Goal of the exercise: Locate the word "clean" in the material, then show every line that holds it.
=-=-=
This design comes from an exercise in tuning for small area, a short achievable clock period and few clock cycles on the open sky130 flow, not from production work. The RTL was checked by simulation tests, not by an equivalence proof against the original design. Power figures rest on the tool's default switching activity, not on a simulated workload.

==> flow/design.v <==
module merge_buf (
    input  wire        clk,
    input  wire        rst,           
    input  wire        req_valid,
    output reg         req_ready,
    input  wire [1:0]  req_op,        
    input  wire [15:0] req_addr,      
    input  wire [63:0] req_wdata,
    input  wire [7:0]  req_wmask,     
    input  wire [7:0]  req_wpar,      
    output reg         rsp_valid,
    output reg  [63:0] rsp_data,
    output reg         rsp_poison,
    output reg         rsp_sbe,
    output reg         mem_en,
    output reg         mem_we,
    output reg  [15:0] mem_addr,
    output wire [71:0] mem_wdata,
    input  wire        mem_gnt,       
    input  wire [71:0] mem_rdata
);
    localparam [1:0] OP_WRITE   = 2'd0;
    localparam [1:0] OP_READ    = 2'd1;
    localparam [1:0] OP_BARRIER = 2'd2;
    localparam [511:0] HCOL = 512'hf8c73e3d3b372f1fe0d0c8c4c2c1b0a8a4a2a1989492918c8a898685837068646261585452514c4a49464543383432312c2a292625231c1a191615130e0d0b07;
    localparam [7:0] POISON_MASK = 8'h03;
    function [7:0] check_bits(input [63:0] d);
        integer i;
        begin
            check_bits = 8'h00;
            for (i = 0; i < 64; i = i + 1)
                if (d[i])
                    check_bits = check_bits ^ HCOL[8*i +: 8];
        end
    endfunction
    function [65:0] correct(input [63:0] cw, input [7:0] syn);
        reg [63:0] d;
        reg        sbe;
        integer i;
        begin
            d   = cw;
            sbe = 1'b0;
            for (i = 0; i < 64; i = i + 1)
                if (syn == HCOL[8*i +: 8]) begin
                    d[i] = ~d[i];
                    sbe  = 1'b1;
                end
            for (i = 0; i < 8; i = i + 1)
                if (syn == (8'h01 << i))
                    sbe = 1'b1;
            correct = {(syn != 8'h00) && !sbe, sbe, d};
        end
    endfunction
    function par_err(input [63:0] d, input [7:0] m, input [7:0] p);
        integer b;
        begin
            par_err = 1'b0;
            for (b = 0; b < 8; b = b + 1)
                if (m[b] && ((^d[8*b +: 8]) == p[b]))
                    par_err = 1'b1;
        end
    endfunction
    reg [15:0] e_addr;
    reg [63:0] e_data;
    reg [7:0]  e_mask;      
    reg        e_dirty;     
    reg        e_pois;      
    reg        ld_ent;      
    reg        ld_rsp;      
    reg        rd_wait;     
    wire e_full = &e_mask;
    wire hit    = (e_addr == req_addr);    
    assign mem_wdata = {check_bits(e_data) ^ (e_pois ? POISON_MASK : 8'h00), e_data};
    wire [65:0] rd_dec  = correct(mem_rdata[63:0], check_bits(mem_rdata[63:0]) ^ mem_rdata[71:64]);
    wire [63:0] rd_corr = rd_dec[63:0];
    wire        rd_sbe  = rd_dec[64];
    wire        rd_ded  = rd_dec[65];
    wire is_rd  = req_valid && (req_op == OP_READ);
    wire wperr  = par_err(req_wdata, req_wmask, req_wpar);
    wire busy   = e_dirty && !ld_ent;             
    wire rd_hold = rd_wait || (busy && !e_full && e_mask != 8'h0f);
    wire rd_sel = req_op[0] && !rd_hold;
    always @(*) begin
        mem_en   = rd_sel ? req_valid : busy;
        mem_we   = !rd_sel && e_full;
        mem_addr = rd_sel ? req_addr : e_addr;
    end
    wire wb_gnt   = busy && e_full && mem_gnt;
    wire wb_now   = !rd_sel && wb_gnt;                       
    wire fill_now = !rd_sel && busy && !e_full && mem_gnt;   
    wire clean = !e_dirty || wb_gnt;
    always @(*) begin
        if (req_op[0])
            req_ready = mem_gnt && !rd_hold && !(hit && e_dirty);
        else
            req_ready = clean || (hit && !req_op[1]);
    end
    wire is_wr      = req_valid && (req_op == OP_WRITE);
    wire acc_wr_hit = is_wr && hit;
    wire acc_wr_new = is_wr && !hit && clean;
    wire acc_rd     = is_rd && req_ready;
    integer b;
    always @(posedge clk) begin
        rsp_data   <= rd_corr;
        rsp_poison <= rd_ded;
        rsp_sbe    <= rd_sbe;
    end
    always @(posedge clk) begin
        if (rst) begin
            e_mask    <= 8'h00;
            e_pois    <= 1'b0;
            e_dirty   <= 1'b0;
            ld_ent    <= 1'b0;
            ld_rsp    <= 1'b0;
            rd_wait   <= 1'b0;
            rsp_valid <= 1'b0;
        end else begin
            ld_ent    <= fill_now;
            ld_rsp    <= acc_rd;
            rsp_valid <= ld_rsp;
            rd_wait   <= is_rd && hit && e_dirty && !wb_now;
            if (wb_now)
                e_dirty <= 1'b0;
            if (ld_ent) begin
                for (b = 0; b < 8; b = b + 1)
                    if (!e_mask[b])
                        e_data[8*b +: 8] <= rd_corr[8*b +: 8];
                e_mask <= 8'hff;
                if (rd_ded)
                    e_pois <= 1'b1;
            end
            if (acc_wr_hit) begin
                for (b = 0; b < 8; b = b + 1)
                    if (req_wmask[b])
                        e_data[8*b +: 8] <= req_wdata[8*b +: 8];
                if (!ld_ent)
                    e_mask <= e_mask | req_wmask;
                e_dirty <= 1'b1;
                if (&req_wmask)
                    e_pois <= wperr;
                else if (wperr)
                    e_pois <= 1'b1;
            end
            if (acc_wr_new) begin
                e_addr  <= req_addr;
                e_data  <= req_wdata;
                e_mask  <= req_wmask;
                e_dirty <= 1'b1;
                e_pois  <= wperr;
            end
        end
    end
endmodule
==> flow/config.mk <==
export PLATFORM = sky130hd
export DESIGN_NAME = merge_buf
export DESIGN_NICKNAME = merge_buf
export VERILOG_FILES = /design/flow/design.v
export SDC_FILE = /design/flow/constraint.sdc
export NUM_CORES = 4
export LEC_CHECK = 0
export CAP_MARGIN = 20
export CORE_MARGIN = 2
export CORE_UTILIZATION = 45
export SLEW_MARGIN = 20
==> flow/constraint.sdc <==
create_clock -name core_clock -period 13.0 [get_ports {clk}]
set_input_delay 2.6000 -clock core_clock [delete_from_list [all_inputs] [get_ports {clk}]]
set_output_delay 2.6000 -clock core_clock [all_outputs]
set_load 0.01 [all_outputs]
standard.sh (not shown) runs the stock make flow with config.mk's settings and CLKGATE_MAP_FILE= SYNTH_SCRIPT=/design/flow/synth_recipe.tcl, a recipe that flattens the netlist after the stock synthesis.
==> flow/flow/run.sh <==
#!/bin/bash
# Standard layout, with plain buf_1 cells as the port buffers and timing repair aimed
# 6.5 ns below the clock period. make's full output goes to flow_make.log; ORFS's
# per-step logs stay under orfs/logs/.
set -euo pipefail
bash standard.sh "BUFFER_PORTS_ARGS=-buffer_cell sky130_fd_sc_hd__buf_1" "SETUP_SLACK_MARGIN=6.5" finish > flow_make.log 2>&1
The first run passed the timing, design-rule and antenna checks.
Testbench counts at the start, summed over its fixed seeds: cycles 129,583.
==> next run, changes <==
--- a/flow/design.v
+++ b/flow/design.v
@@ -79,6 +79,5 @@
     wire wperr  = par_err(req_wdata, req_wmask, req_wpar);
     wire busy   = e_dirty && !ld_ent;             
-    wire rd_hold = rd_wait || (busy && !e_full && e_mask != 8'h0f);
-    wire rd_sel = req_op[0] && !rd_hold;
+    wire rd_sel = req_op[0] && !rd_wait;
     always @(*) begin
         mem_en   = rd_sel ? req_valid : busy;
@@ -92,5 +91,5 @@
     always @(*) begin
         if (req_op[0])
-            req_ready = mem_gnt && !rd_hold && !(hit && e_dirty);
+            req_ready = mem_gnt && !rd_wait && !(hit && e_dirty);
         else
             req_ready = clean || (hit && !req_op[1]);
=> Routed wire length is lower by 4.0%. Via count is lower by 2.6%. Clock power is lower by about 3%. Global-route usage is lower by 1.3 points. Cell area barely changes. Setup slack gains 0.043 ns. Total power is lower by 3.8%. Utilization is higher by 0.96 points. Fmax is higher by 0.67%. Register-to-register slack loses 0.10 ns. Synthesized area is lower by 0.41%.
Testbench counts after the change, summed over its fixed seeds: cycles 133,595.

[static timing again, ports no longer ideal]
No port has a modelled driver above. Below, the same layouts with a new extraction and two added sets of constraints. Step 1: set_driving_cell puts a clkbuf_16 on clk and a buf_2 on each other input, an assumption about the parent block. Step 2 adds t to the input delays and takes it off the output delays; t is the mean of the earliest and latest rising clock arrival at the registers after step 1. Input paths then give back, and output paths get back, about the clock's delay inside the block. a / b / c = no drivers / after step 1 / after step 2; a / b = the first two.
| run | t, ns | setup WS [ns] | worst setup path at the end | clock arrival spread, ns | slew at the worst register clock pin (ns) |
|---|---|---|---|---|---|
| the first run | 0.484 | 6.483 / 6.461 / 6.162 | input to register | 0.012 / 0.012 | 0.08 / 0.08 |
| the second run | 0.489 | 6.526 / 6.487 / 6.359 | input to register | 0.017 / 0.017 | 0.08 / 0.08 |
After both steps setup and hold are still met in every run listed. The setup slack of the first run, which loses most, moves by -0.022 ns with the drivers and by -0.321 ns with both steps.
=-=-=
Output:
    wire clean = !e_dirty || wb_gnt;
            req_ready = clean || (hit && !req_op[1]);
    wire acc_wr_new = is_wr && !hit && clean;
             req_ready = clean || (hit && !req_op[1]);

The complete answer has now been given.